Data records:
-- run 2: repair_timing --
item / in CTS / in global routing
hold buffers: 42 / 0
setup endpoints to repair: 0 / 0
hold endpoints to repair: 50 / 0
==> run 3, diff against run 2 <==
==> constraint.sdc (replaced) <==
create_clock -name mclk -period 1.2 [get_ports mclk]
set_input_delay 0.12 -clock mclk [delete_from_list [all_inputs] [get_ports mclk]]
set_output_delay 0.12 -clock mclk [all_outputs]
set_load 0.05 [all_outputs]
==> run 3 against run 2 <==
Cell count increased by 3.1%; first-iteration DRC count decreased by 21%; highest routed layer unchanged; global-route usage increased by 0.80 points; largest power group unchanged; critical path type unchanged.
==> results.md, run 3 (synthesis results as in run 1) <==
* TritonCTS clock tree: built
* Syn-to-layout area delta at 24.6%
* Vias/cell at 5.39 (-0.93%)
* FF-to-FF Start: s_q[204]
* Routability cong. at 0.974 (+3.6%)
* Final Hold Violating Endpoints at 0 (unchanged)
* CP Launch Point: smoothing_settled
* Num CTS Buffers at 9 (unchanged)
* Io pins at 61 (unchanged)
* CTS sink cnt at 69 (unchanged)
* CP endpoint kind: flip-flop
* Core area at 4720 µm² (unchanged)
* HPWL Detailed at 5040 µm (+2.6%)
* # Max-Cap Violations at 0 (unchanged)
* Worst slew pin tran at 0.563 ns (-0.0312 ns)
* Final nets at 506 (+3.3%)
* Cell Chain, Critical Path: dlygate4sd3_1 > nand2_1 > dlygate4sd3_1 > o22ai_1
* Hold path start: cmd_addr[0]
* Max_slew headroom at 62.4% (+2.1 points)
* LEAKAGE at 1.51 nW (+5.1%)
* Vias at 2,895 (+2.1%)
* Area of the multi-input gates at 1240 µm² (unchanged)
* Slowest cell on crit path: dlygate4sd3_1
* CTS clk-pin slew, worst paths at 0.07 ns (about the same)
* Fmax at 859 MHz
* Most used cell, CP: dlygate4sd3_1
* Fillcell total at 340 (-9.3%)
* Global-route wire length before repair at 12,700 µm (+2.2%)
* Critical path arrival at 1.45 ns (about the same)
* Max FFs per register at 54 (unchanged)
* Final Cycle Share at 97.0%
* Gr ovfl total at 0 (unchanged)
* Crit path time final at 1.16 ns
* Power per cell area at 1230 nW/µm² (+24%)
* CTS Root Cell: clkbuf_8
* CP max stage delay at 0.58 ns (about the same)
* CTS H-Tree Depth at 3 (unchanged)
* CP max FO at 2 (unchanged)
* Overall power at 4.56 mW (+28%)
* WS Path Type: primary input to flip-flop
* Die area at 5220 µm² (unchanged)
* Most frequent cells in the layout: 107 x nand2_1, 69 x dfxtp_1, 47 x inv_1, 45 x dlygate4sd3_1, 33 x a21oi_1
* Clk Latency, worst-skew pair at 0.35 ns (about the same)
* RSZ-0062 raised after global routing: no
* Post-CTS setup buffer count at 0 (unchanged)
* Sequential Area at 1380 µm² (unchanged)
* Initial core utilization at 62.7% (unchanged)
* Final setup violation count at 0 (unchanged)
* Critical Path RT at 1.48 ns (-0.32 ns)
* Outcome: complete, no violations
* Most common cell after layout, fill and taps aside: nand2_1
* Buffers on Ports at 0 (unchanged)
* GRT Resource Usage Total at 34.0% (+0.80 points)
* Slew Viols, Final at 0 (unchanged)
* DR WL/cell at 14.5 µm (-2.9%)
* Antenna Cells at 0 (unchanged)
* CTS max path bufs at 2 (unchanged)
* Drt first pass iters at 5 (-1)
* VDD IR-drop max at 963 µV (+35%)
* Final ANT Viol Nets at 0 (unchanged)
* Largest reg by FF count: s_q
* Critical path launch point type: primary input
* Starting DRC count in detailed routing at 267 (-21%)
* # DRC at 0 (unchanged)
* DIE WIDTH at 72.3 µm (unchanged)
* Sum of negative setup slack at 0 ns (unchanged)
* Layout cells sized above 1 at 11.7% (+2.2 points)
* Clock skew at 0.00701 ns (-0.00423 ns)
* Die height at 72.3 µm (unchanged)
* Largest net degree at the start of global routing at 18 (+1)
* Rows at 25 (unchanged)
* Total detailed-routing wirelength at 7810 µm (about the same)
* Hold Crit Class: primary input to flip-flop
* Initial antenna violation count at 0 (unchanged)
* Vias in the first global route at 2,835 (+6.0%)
<file path="src/include/aecp_pkg.sv">
// Constants shared by the asynchronous event counter pair.
// Assumes a 32-bit AXI4-Lite register bus and one 25 MHz system clock.
package aecp_pkg;

    // Register byte offsets on the bus.
    localparam logic [7:0] AECP_OFS_CLKSTOP = 8'h00;
    localparam logic [7:0] AECP_OFS_CTRL    = 8'h04;
    localparam logic [7:0] AECP_OFS_CLEAR   = 8'h08;
    localparam logic [7:0] AECP_OFS_CNTLOW  = 8'h0C;
    localparam logic [7:0] AECP_OFS_CNTHIGH = 8'h10;

    // Values after reset.
    localparam logic [7:0] AECP_RST_CLKSTOP = 8'hFF;
    localparam logic [4:0] AECP_RST_CTRL    = 5'h00;
    localparam logic [7:0] AECP_RST_COUNT   = 8'h00;

    // Field positions.
    localparam int AECP_BIT_RUN      = 3;
    localparam int AECP_POS_SRCLOW   = 0;
    localparam int AECP_POS_SRCHIGH  = 2;
    localparam int AECP_BIT_CASCADE  = 4;
    localparam int AECP_BIT_CLRLOW   = 0;
    localparam int AECP_BIT_CLRHIGH  = 1;

    // Count source selection codes.
    localparam logic [1:0] AECP_SRC_PIN  = 2'h0;
    localparam logic [1:0] AECP_SRC_DIV2 = 2'h1;
    localparam logic [1:0] AECP_SRC_DIV4 = 2'h2;
    localparam logic [1:0] AECP_SRC_DIV8 = 2'h3;

    // Prescaler terminal counts for the divided clocks.
    localparam logic [2:0] AECP_DIV2_END = 3'h1;
    localparam logic [2:0] AECP_DIV4_END = 3'h3;
    localparam logic [2:0] AECP_DIV8_END = 3'h7;

    // Bus responses.
    localparam logic [1:0] AECP_RESP_OKAY   = 2'h0;
    localparam logic [1:0] AECP_RESP_SLVERR = 2'h2;

endpackage : aecp_pkg

</file>
<file path="src/hw/aecp_counter.sv">
// Asynchronous event counter pair with an AXI4-Lite register slave.
// Assumes event pins are asynchronous and need two flip-flops of
// synchronisation; everything else runs on sys_clk.
//
// Contract
// - High counter: 8-bit, standalone or upper byte.
// - High source: pin, clock/2/4/8, low overflow.
// - High counter zero on reset or clear.
// - Low counter: 8-bit, standalone or lower byte.
// - Low source: pin or clock/2/4/8.
// - Low counter zero on reset or clear.
// - Standby bit 3: zero stops, resets one.
`timescale 1ns/10ps
module aecp_counter
    import aecp_pkg::*;
(
    // Clock and reset.
    input  wire logic        sys_clk,
    input  wire logic        sys_rst,
    // Event pins.
    input  wire logic        async_event_in_low,
    input  wire logic        async_event_in_high,
    // AXI4-Lite write address and data.
    input  wire logic        s_axi_awvalid,
    output wire logic        s_axi_awready,
    input  wire logic [7:0]  s_axi_awaddr,
    input  wire logic        s_axi_wvalid,
    output wire logic        s_axi_wready,
    input  wire logic [31:0] s_axi_wdata,
    input  wire logic [3:0]  s_axi_wstrb,
    // AXI4-Lite write response.
    output wire logic        s_axi_bvalid,
    input  wire logic        s_axi_bready,
    output wire logic [1:0]  s_axi_bresp,
    // AXI4-Lite read.
    input  wire logic        s_axi_arvalid,
    output wire logic        s_axi_arready,
    input  wire logic [7:0]  s_axi_araddr,
    output wire logic        s_axi_rvalid,
    input  wire logic        s_axi_rready,
    output wire logic [31:0] s_axi_rdata,
    output wire logic [1:0]  s_axi_rresp
);

    logic [7:0]  clkStop_ff;
    logic [4:0]  ctrl_ff;
    logic [7:0]  cntLow_ff;
    logic [7:0]  cntHigh_ff;
    logic [2:0]  presc_ff;
    logic [1:0]  sync1_ff;
    logic [1:0]  sync2_ff;
    logic [1:0]  prev_ff;
    logic        awHeld_ff;
    logic        wHeld_ff;
    logic [7:0]  awAddr_ff;
    logic [31:0] wData_ff;
    logic [3:0]  wStrb_ff;
    logic        bValid_ff;
    logic [1:0]  bResp_ff;
    logic        rValid_ff;
    logic [31:0] rData_ff;
    logic [1:0]  rResp_ff;

    // Decoded control fields.
    wire        eventRun = clkStop_ff[AECP_BIT_RUN];
    wire        cascade  = ctrl_ff[AECP_BIT_CASCADE];
    wire [1:0]  srcLow   = ctrl_ff[AECP_POS_SRCLOW +: 2];
    wire [1:0]  srcHigh  = ctrl_ff[AECP_POS_SRCHIGH +: 2];
    wire [1:0]  srcSel [2];
    wire [1:0]  pinEdge;
    wire [1:0]  tick;

    assign srcSel[0] = srcLow;
    assign srcSel[1] = srcHigh;

    // Prescaler strobes; the prescaler only runs while not in standby.
    wire div2Tick = (presc_ff[0] == AECP_DIV2_END[0]);
    wire div4Tick = (presc_ff[1:0] == AECP_DIV4_END[1:0]);
    wire div8Tick = (presc_ff == AECP_DIV8_END);

    // Per-channel pin synchroniser, rising-edge detector and source mux.
    // Only the second stage feeds the edge detector, never the first.
    wire [1:0] pinRaw = {async_event_in_high, async_event_in_low};
    genvar ch;
    generate
        for (ch = 0; ch < 2; ch++) begin : g_chan
            always_ff @(posedge sys_clk) begin
                if (sys_rst) begin
                    sync1_ff[ch] <= 1'b0;
                    sync2_ff[ch] <= 1'b0;
                    prev_ff[ch]  <= 1'b0;
                end else begin
                    sync1_ff[ch] <= pinRaw[ch];
                    sync2_ff[ch] <= sync1_ff[ch];
                    prev_ff[ch]  <= sync2_ff[ch];
                end
            end
            assign pinEdge[ch] = sync2_ff[ch] & ~prev_ff[ch];
            assign tick[ch] = (srcSel[ch] == AECP_SRC_PIN)  ? pinEdge[ch] :
                              (srcSel[ch] == AECP_SRC_DIV2) ? div2Tick :
                              (srcSel[ch] == AECP_SRC_DIV4) ? div4Tick :
                                                              div8Tick;
        end
    endgenerate

    // Count enables; the low overflow clocks the high byte in cascade.
    wire lowTick  = eventRun & tick[0];
    wire lowOvf   = lowTick & (cntLow_ff == 8'hFF);
    wire highTick = eventRun & (cascade ? lowOvf : tick[1]);

    // Bus write decode, done once both address and data are held.
    wire doWrite  = awHeld_ff & wHeld_ff & ~bValid_ff;
    wire wrHit    = (awAddr_ff == AECP_OFS_CLKSTOP) |
                    (awAddr_ff == AECP_OFS_CTRL) |
                    (awAddr_ff == AECP_OFS_CLEAR);
    wire wrStop   = doWrite & wStrb_ff[0] & (awAddr_ff == AECP_OFS_CLKSTOP);
    wire wrCtrl   = doWrite & wStrb_ff[0] & (awAddr_ff == AECP_OFS_CTRL);
    wire wrClear  = doWrite & wStrb_ff[0] & (awAddr_ff == AECP_OFS_CLEAR);
    wire clrLow   = wrClear & wData_ff[AECP_BIT_CLRLOW];
    wire clrHigh  = wrClear & wData_ff[AECP_BIT_CLRHIGH];

    // Bus read decode; counters are read-only and the clear strobes read as zero.
    wire [7:0] rdAddr = s_axi_araddr;
    wire       rdHit  = (rdAddr == AECP_OFS_CLKSTOP) |
                        (rdAddr == AECP_OFS_CTRL) |
                        (rdAddr == AECP_OFS_CLEAR) |
                        (rdAddr == AECP_OFS_CNTLOW) |
                        (rdAddr == AECP_OFS_CNTHIGH);
    wire [7:0] rdByte =
        (rdAddr == AECP_OFS_CLKSTOP) ? clkStop_ff :
        (rdAddr == AECP_OFS_CTRL)    ? {3'h0, ctrl_ff} :
        (rdAddr == AECP_OFS_CNTLOW)  ? cntLow_ff :
        (rdAddr == AECP_OFS_CNTHIGH) ? cntHigh_ff : 8'h00;

    // Handshake outputs.
    assign s_axi_awready = ~awHeld_ff & ~bValid_ff;
    assign s_axi_wready  = ~wHeld_ff & ~bValid_ff;
    assign s_axi_bvalid  = bValid_ff;
    assign s_axi_bresp   = bResp_ff;
    assign s_axi_arready = ~rValid_ff;
    assign s_axi_rvalid  = rValid_ff;
    assign s_axi_rdata   = rData_ff;
    assign s_axi_rresp   = rResp_ff;

    // Prescaler is held at zero in standby so divided sources stop with the block.
    always_ff @(posedge sys_clk) begin
        if (sys_rst || !eventRun) begin
            presc_ff <= 3'h0;
        end else begin
            presc_ff <= presc_ff + 3'h1;
        end
    end

    // Low counter; a software clear beats a coincident count.
    always_ff @(posedge sys_clk) begin
        if (sys_rst || clrLow) begin
            cntLow_ff <= AECP_RST_COUNT;
        end else if (lowTick) begin
            cntLow_ff <= cntLow_ff + 8'h01;
        end
    end

    // High counter, standalone or upper byte of the 16-bit pair.
    always_ff @(posedge sys_clk) begin
        if (sys_rst || clrHigh) begin
            cntHigh_ff <= AECP_RST_COUNT;
        end else if (highTick) begin
            cntHigh_ff <= cntHigh_ff + 8'h01;
        end
    end

    // Software settings; standby bit comes out of reset released.
    always_ff @(posedge sys_clk) begin
        if (sys_rst) begin
            clkStop_ff <= AECP_RST_CLKSTOP;
            ctrl_ff    <= AECP_RST_CTRL;
        end else begin
            if (wrStop) begin
                clkStop_ff <= wData_ff[7:0];
            end
            if (wrCtrl) begin
                ctrl_ff <= wData_ff[4:0];
            end
        end
    end

    // Write channel: address and data are taken in either order.
    always_ff @(posedge sys_clk) begin
        if (sys_rst) begin
            awHeld_ff <= 1'b0;
            wHeld_ff  <= 1'b0;
            awAddr_ff <= 8'h00;
            wData_ff  <= 32'h0000_0000;
            wStrb_ff  <= 4'h0;
        end else begin
            if (s_axi_awvalid && s_axi_awready) begin
                awHeld_ff <= 1'b1;
                awAddr_ff <= s_axi_awaddr;
            end else if (doWrite) begin
                awHeld_ff <= 1'b0;
            end
            if (s_axi_wvalid && s_axi_wready) begin
                wHeld_ff <= 1'b1;
                wData_ff <= s_axi_wdata;
                wStrb_ff <= s_axi_wstrb;
            end else if (doWrite) begin
                wHeld_ff <= 1'b0;
            end
        end
    end

    // Write response, one cycle after both halves are held.
    always_ff @(posedge sys_clk) begin
        if (sys_rst) begin
            bValid_ff <= 1'b0;
            bResp_ff  <= AECP_RESP_OKAY;
        end else if (doWrite) begin
            bValid_ff <= 1'b1;
            bResp_ff  <= wrHit ? AECP_RESP_OKAY : AECP_RESP_SLVERR;
        end else if (s_axi_bready) begin
            bValid_ff <= 1'b0;
        end
    end

    // Read channel: data registered on the address handshake.
    always_ff @(posedge sys_clk) begin
        if (sys_rst) begin
            rValid_ff <= 1'b0;
            rData_ff  <= 32'h0000_0000;
            rResp_ff  <= AECP_RESP_OKAY;
        end else if (s_axi_arvalid && s_axi_arready) begin
            rValid_ff <= 1'b1;
            rData_ff  <= {24'h000000, rdByte};
            rResp_ff  <= rdHit ? AECP_RESP_OKAY : AECP_RESP_SLVERR;
        end else if (s_axi_rready) begin
            rValid_ff <= 1'b0;
        end
    end

    // Checks on counting, clearing, standby and register writes.
    AST_HIGH_CASCADE: assert property (@(posedge sys_clk)
        disable iff (sys_rst)
        (cascade && eventRun && lowOvf && !clrHigh)
        |=> (cntHigh_ff == 8'($past(cntHigh_ff) + 8'h01)) && cntLow_ff == 8'h00)
        else $error("High byte did not follow low overflow.");

    AST_HIGH_HOLD: assert property (@(posedge sys_clk)
        disable iff (sys_rst)
        (!cascade && !tick[1] && !clrHigh) |=> $stable(cntHigh_ff))
        else $error("High counter moved without a source tick.");

    AST_HIGH_CLR: assert property (@(posedge sys_clk)
        disable iff (sys_rst)
        clrHigh |=> cntHigh_ff == 8'h00)
        else $error("High counter not cleared.");

    AST_LOW_COUNT: assert property (@(posedge sys_clk)
        disable iff (sys_rst)
        (lowTick && !clrLow)
        |=> cntLow_ff == 8'($past(cntLow_ff) + 8'h01))
        else $error("Low counter missed a count.");

    AST_LOW_DIV8: assert property (@(posedge sys_clk)
        disable iff (sys_rst)
        (srcLow == AECP_SRC_DIV8 && eventRun && !wrCtrl && !wrStop
            && !clrLow && lowTick)
        |=> (!lowTick || srcLow != AECP_SRC_DIV8) [*7])
        else $error("Divide-by-8 source ticked too often.");

    AST_LOW_CLR: assert property (@(posedge sys_clk)
        disable iff (sys_rst)
        clrLow |=> cntLow_ff == 8'h00)
        else $error("Low counter not cleared.");

    AST_STANDBY: assert property (@(posedge sys_clk)
        disable iff (sys_rst)
        (!eventRun && !clrLow && !clrHigh)
        |=> $stable(cntLow_ff) && $stable(cntHigh_ff))
        else $error("Counters moved in module standby.");

    AST_CTRL_WRITE: assert property (@(posedge sys_clk)
        disable iff (sys_rst)
        wrCtrl |=> ctrl_ff == $past(wData_ff[4:0]) && s_axi_bvalid)
        else $error("Control write not stored or not answered.");

endmodule : aecp_counter

</file>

Exercise instructions:
Each line from the top of the material above, through the one that contains "5220 µm² (unchanged)", should be restated word for word.

Answer to this problem:
-- run 2: repair_timing --
item / in CTS / in global routing
hold buffers: 42 / 0
setup endpoints to repair: 0 / 0
hold endpoints to repair: 50 / 0
==> run 3, diff against run 2 <==
==> constraint.sdc (replaced) <==
create_clock -name mclk -period 1.2 [get_ports mclk]
set_input_delay 0.12 -clock mclk [delete_from_list [all_inputs] [get_ports mclk]]
set_output_delay 0.12 -clock mclk [all_outputs]
set_load 0.05 [all_outputs]
==> run 3 against run 2 <==
Cell count increased by 3.1%; first-iteration DRC count decreased by 21%; highest routed layer unchanged; global-route usage increased by 0.80 points; largest power group unchanged; critical path type unchanged.
==> results.md, run 3 (synthesis results as in run 1) <==
* TritonCTS clock tree: built
* Syn-to-layout area delta at 24.6%
* Vias/cell at 5.39 (-0.93%)
* FF-to-FF Start: s_q[204]
* Routability cong. at 0.974 (+3.6%)
* Final Hold Violating Endpoints at 0 (unchanged)
* CP Launch Point: smoothing_settled
* Num CTS Buffers at 9 (unchanged)
* Io pins at 61 (unchanged)
* CTS sink cnt at 69 (unchanged)
* CP endpoint kind: flip-flop
* Core area at 4720 µm² (unchanged)
* HPWL Detailed at 5040 µm (+2.6%)
* # Max-Cap Violations at 0 (unchanged)
* Worst slew pin tran at 0.563 ns (-0.0312 ns)
* Final nets at 506 (+3.3%)
* Cell Chain, Critical Path: dlygate4sd3_1 > nand2_1 > dlygate4sd3_1 > o22ai_1
* Hold path start: cmd_addr[0]
* Max_slew headroom at 62.4% (+2.1 points)
* LEAKAGE at 1.51 nW (+5.1%)
* Vias at 2,895 (+2.1%)
* Area of the multi-input gates at 1240 µm² (unchanged)
* Slowest cell on crit path: dlygate4sd3_1
* CTS clk-pin slew, worst paths at 0.07 ns (about the same)
* Fmax at 859 MHz
* Most used cell, CP: dlygate4sd3_1
* Fillcell total at 340 (-9.3%)
* Global-route wire length before repair at 12,700 µm (+2.2%)
* Critical path arrival at 1.45 ns (about the same)
* Max FFs per register at 54 (unchanged)
* Final Cycle Share at 97.0%
* Gr ovfl total at 0 (unchanged)
* Crit path time final at 1.16 ns
* Power per cell area at 1230 nW/µm² (+24%)
* CTS Root Cell: clkbuf_8
* CP max stage delay at 0.58 ns (about the same)
* CTS H-Tree Depth at 3 (unchanged)
* CP max FO at 2 (unchanged)
* Overall power at 4.56 mW (+28%)
* WS Path Type: primary input to flip-flop
* Die area at 5220 µm² (unchanged)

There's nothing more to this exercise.